The court found that it had subject matter jurisdiction over Franceschi’s claims under California statutory and common law, but dismissed sua sponte for failure to state a claim.
An allegedly unfair or deceptive business practice can’t be the basis of a California cause of action if the conduct has been deemed lawful. Here, the allegations were “nothing more than a clever attempt to plead around the statutory bars to relief for exclusion of card counters.” The right to exclude others is a fundamental element of private property ownership, extending to gaming establishments. Thus, Nevada casinos are under no duty to admit card counters and may exclude them as a matter of business judgment. Though plaintiff alleged that defendants advertised services without the intent to sell them, he’s ultimately seeking redress for their exercise of their right to exclude him. He can’t plead around an absolute bar to relief by recasting his cause of action as one for unfair competition. (Really? If the ads communicate the message that everyone is welcome (on which I express no opinion), then they’re deceptive; it’s perfectly possible to deceptively advertise conduct that is in itself completely lawful, for example if I advertise that my car gets 40 mpg when really it gets 32 mpg. Suppose, hypothetically, that the ads said outright, “we don’t exclude anyone.” Is this lie immune?)
Even if his CLRA and UCL claims survived, they didn’t satisfy the “reasonable consumer” test requiring that members of the public are “likely to be deceived” by the conduct. A plaintiff must show that the practice at issue is likely to deceive the reasonable consumer to whom the practice was directed, a person of ordinary intelligence and not a small segment of the market. Card counters can’t be categorized as reasonable consumers or ordinary consumers: “Skilled card counters employ their intellect and memory to develop the advanced ability necessary to track a casino dealer's cards and adjust their betting strategy. In doing so, card counters can overcome a casino's mathematical advantage and increase their odds of winning. Mastery of this complex practice clearly demonstrates natural aptitude and superior reasoning--and it is precisely because of these qualities that card counters can hardly be considered ordinary consumers who are likely to be decieved by Defendants' advertisements.”

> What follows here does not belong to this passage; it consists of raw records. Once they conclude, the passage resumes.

--- src/rtl/noc_pkt_tx.sv ---
// noc_pkt_tx: serialises READ/WRITE commands into byte packets on the NoC
// to-device link. A write-payload byte FIFO feeds the DATA phase.
//
// Packet on tod_ctl/tod_data: HDR(ctl=1, {alen,dlen,op}), DEST, SRC,
// 2^alen address bytes (LSB first), then 2^dlen payload bytes for WRITE.
// NOP (ctl=1, data=0) is driven while idle and during the inter-packet gap.
//
// Ports
//   clk, reset             clock, synchronous active-high reset
//   cmd_valid/cmd_ready    command handshake
//   cmd_op/alen/dlen       opcode (1=READ, 2=WRITE), log2 addr/data byte counts
//   cmd_dest/cmd_src       device IDs (00 and FF are illegal)
//   cmd_addr               64-bit address
//   wdat_valid/ready/wdat  payload byte stream into the FIFO
//   tod_ctl/tod_data       registered link outputs
//   busy                   packet in flight (HDR..DATA)
//   pkt_done               pulse with the last byte of a packet
//   cmd_err                pulse after an illegal command was dropped
module noc_pkt_tx #(
   parameter int FIFO_DEPTH = 128,
   parameter int NOP_GAP    = 1
) (
   input  logic        clk,
   input  logic        reset,
   input  logic        cmd_valid,
   output logic        cmd_ready,
   input  logic [2:0]  cmd_op,
   input  logic [1:0]  cmd_alen,
   input  logic [2:0]  cmd_dlen,
   input  logic [7:0]  cmd_dest,
   input  logic [7:0]  cmd_src,
   input  logic [63:0] cmd_addr,
   input  logic        wdat_valid,
   output logic        wdat_ready,
   input  logic [7:0]  wdat,
   output logic        tod_ctl,
   output logic [7:0]  tod_data,
   output logic        busy,
   output logic        pkt_done,
   output logic        cmd_err
);

   localparam int PW = $clog2(FIFO_DEPTH);
   localparam int CW = $clog2(FIFO_DEPTH + 1);

   localparam logic [2:0] S_IDLE = 3'd0;
   localparam logic [2:0] S_HDR  = 3'd1;
   localparam logic [2:0] S_DEST = 3'd2;
   localparam logic [2:0] S_SRC  = 3'd3;
   localparam logic [2:0] S_ADDR = 3'd4;
   localparam logic [2:0] S_DATA = 3'd5;
   localparam logic [2:0] S_GAP  = 3'd6;

   // Gap counter shares the 8-bit byte counter, so NOP_GAP is limited to 256.
   localparam logic [7:0] GAP_LAST = 8'(NOP_GAP - 1);

   typedef struct packed {
      logic [2:0]  op;
      logic [1:0]  alen;
      logic [2:0]  dlen;
      logic [7:0]  dest;
      logic [7:0]  src;
      logic [63:0] addr;
   } cmd_t;

   cmd_t cmd_in, cmd_q;

   logic [2:0]    state, nxt_state;
   logic [7:0]    cnt, nxt_cnt;
   logic [7:0]    alen_last, dlen_last;
   logic          is_write;
   logic          accept, legal;
   logic [CW:0]   need;

   logic          nxt_ctl, nxt_done, pop, push;
   logic [7:0]    nxt_data;

   logic [7:0]    fifo_mem [FIFO_DEPTH];
   logic [PW-1:0] rd_ptr, wr_ptr;
   logic [CW-1:0] fifo_count;

   assign cmd_in = {cmd_op, cmd_alen, cmd_dlen, cmd_dest, cmd_src, cmd_addr};

   // WRITE is only offered a ready once its whole payload is buffered, which
   // guarantees the DATA phase never pops an empty FIFO.
   assign need      = {{CW{1'b0}}, 1'b1} << cmd_dlen;
   assign cmd_ready = !reset && (state == S_IDLE) &&
                      ((cmd_op != 3'd2) || ({1'b0, fifo_count} >= need));
   assign accept    = cmd_valid && cmd_ready;
   assign legal     = ((cmd_op == 3'd1) || (cmd_op == 3'd2)) &&
                      (cmd_dest != 8'h00) && (cmd_dest != 8'hFF) &&
                      (cmd_src  != 8'h00) && (cmd_src  != 8'hFF);

   assign alen_last = (8'd1 << cmd_q.alen) - 8'd1;
   assign dlen_last = (8'd1 << cmd_q.dlen) - 8'd1;
   assign is_write  = (cmd_q.op == 3'd2);

   assign busy       = (state != S_IDLE) && (state != S_GAP);
   assign wdat_ready = (fifo_count < CW'(FIFO_DEPTH));
   assign push       = wdat_valid && wdat_ready;

   // state/cnt always describe the byte currently on the link
   always_comb begin
      nxt_state = state;
      nxt_cnt   = cnt;
      case (state)
         S_IDLE: if (accept && legal) nxt_state = S_HDR;
         S_HDR:  nxt_state = S_DEST;
         S_DEST: nxt_state = S_SRC;
         S_SRC: begin
            nxt_state = S_ADDR;
            nxt_cnt   = 8'd0;
         end
         S_ADDR: begin
            if (cnt != alen_last) begin
               nxt_cnt = cnt + 8'd1;
            end else if (is_write) begin
               nxt_state = S_DATA;
               nxt_cnt   = 8'd0;
            end else begin
               nxt_state = (NOP_GAP > 0) ? S_GAP : S_IDLE;
               nxt_cnt   = 8'd0;
            end
         end
         S_DATA: begin
            if (cnt != dlen_last) begin
               nxt_cnt = cnt + 8'd1;
            end else begin
               nxt_state = (NOP_GAP > 0) ? S_GAP : S_IDLE;
               nxt_cnt   = 8'd0;
            end
         end
         S_GAP: begin
            if (cnt == GAP_LAST) begin
               nxt_state = S_IDLE;
               nxt_cnt   = 8'd0;
            end else begin
               nxt_cnt = cnt + 8'd1;
            end
         end
         default: begin
            nxt_state = S_IDLE;
            nxt_cnt   = 8'd0;
         end
      endcase
   end

   // Link byte for the state being entered; registered on the same edge.
   // HDR is only entered from IDLE on acceptance, so it uses the live inputs.
   always_comb begin
      nxt_ctl  = 1'b1;
      nxt_data = 8'h00;
      nxt_done = 1'b0;
      pop      = 1'b0;
      case (nxt_state)
         S_HDR:  nxt_data = {cmd_in.alen, cmd_in.dlen, cmd_in.op};
         S_DEST: begin
            nxt_ctl  = 1'b0;
            nxt_data = cmd_q.dest;
         end
         S_SRC: begin
            nxt_ctl  = 1'b0;
            nxt_data = cmd_q.src;
         end
         S_ADDR: begin
            nxt_ctl  = 1'b0;
            nxt_data = cmd_q.addr[{nxt_cnt[2:0], 3'b000} +: 8];
            nxt_done = !is_write && (nxt_cnt == alen_last);
         end
         S_DATA: begin
            nxt_ctl  = 1'b0;
            nxt_data = fifo_mem[rd_ptr];
            nxt_done = (nxt_cnt == dlen_last);
            pop      = 1'b1;
         end
         default: ;
      endcase
   end

   always_ff @(posedge clk) begin
      if (reset) begin
         state      <= S_IDLE;
         cnt        <= 8'd0;
         cmd_q      <= '0;
         tod_ctl    <= 1'b1;
         tod_data   <= 8'h00;
         pkt_done   <= 1'b0;
         cmd_err    <= 1'b0;
         rd_ptr     <= '0;
         wr_ptr     <= '0;
         fifo_count <= '0;
      end else begin
         state    <= nxt_state;
         cnt      <= nxt_cnt;
         tod_ctl  <= nxt_ctl;
         tod_data <= nxt_data;
         pkt_done <= nxt_done;
         cmd_err  <= accept && !legal;
         if (accept) cmd_q <= cmd_in;
         if (push) wr_ptr <= (wr_ptr == PW'(FIFO_DEPTH - 1)) ? '0 : wr_ptr + 1'b1;
         if (pop)  rd_ptr <= (rd_ptr == PW'(FIFO_DEPTH - 1)) ? '0 : rd_ptr + 1'b1;
         case ({push, pop})
            2'b10:   fifo_count <= fifo_count + 1'b1;
            2'b01:   fifo_count <= fifo_count - 1'b1;
            default: ;
         endcase
      end
   end

   // storage needs no reset; pointers define what is valid
   always_ff @(posedge clk) begin
      if (push) fifo_mem[wr_ptr] <= wdat;
   end

endmodule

Okay, this is bizarre (I will set aside here what the court apparently “knows” to be true about card counters' natural talents under Iqbal and Twombly, but this would be a good example of a case where the judge’s view of the world leads the court to reach far beyong the pleadings). I would readily accept the argument that, by virtue of the specialized training required to be a good card counter, card counters know that casinos try to exclude them and therefore can’t be fooled by general welcoming ads. Natural aptitude and superior reasoning about card sequences confer no general advantage in interpreting ads, however, and in fact the kind of literal mathematical reasoning used to count cards would probably, if applied to ads, lead a person to multiple errors given that ads routinely rely on pragmatic implication rather than strict formal logic. Smart in one area, smart in all is a terrible rule, and the better-reasoned cases involving highly trained individuals such as doctors (and lawyers) point out that it’s possible to fool them too, especially in areas outside their expertise (such as interpreting ad claims)—in fact, I’ve read that doctors are great targets for financial scams, precisely because they’re so confident of their own intelligence and capabilities but have limited relevant knowledge.
Anyway, the court went on, “the level of skill required in this practice ensures that card counters do not comprise a sizeable part of the population. Thus, Franceschi cannot show that card counters amount to more than a small segment of expert blackjack players--not the general body of reasonable consumers who the CLRA and UCL protect.” There was no allegation that defendants directed their ads towards card counters. Thus, the ads would not deceive reasonable consumers.
Common law fraud in California requires misrepresentation, scienter, intent to induce reliance, justifiable reliance, and resulting damage. Silence alone is generally not actionable, absent half-truth or a confidential relationship between the parties. Plaintiff’s common law claims failed as a matter of law because defendants didn’t owe him any duty to disclose that card counters could be excluded. Nor could a card counter ever show justifiable reliance.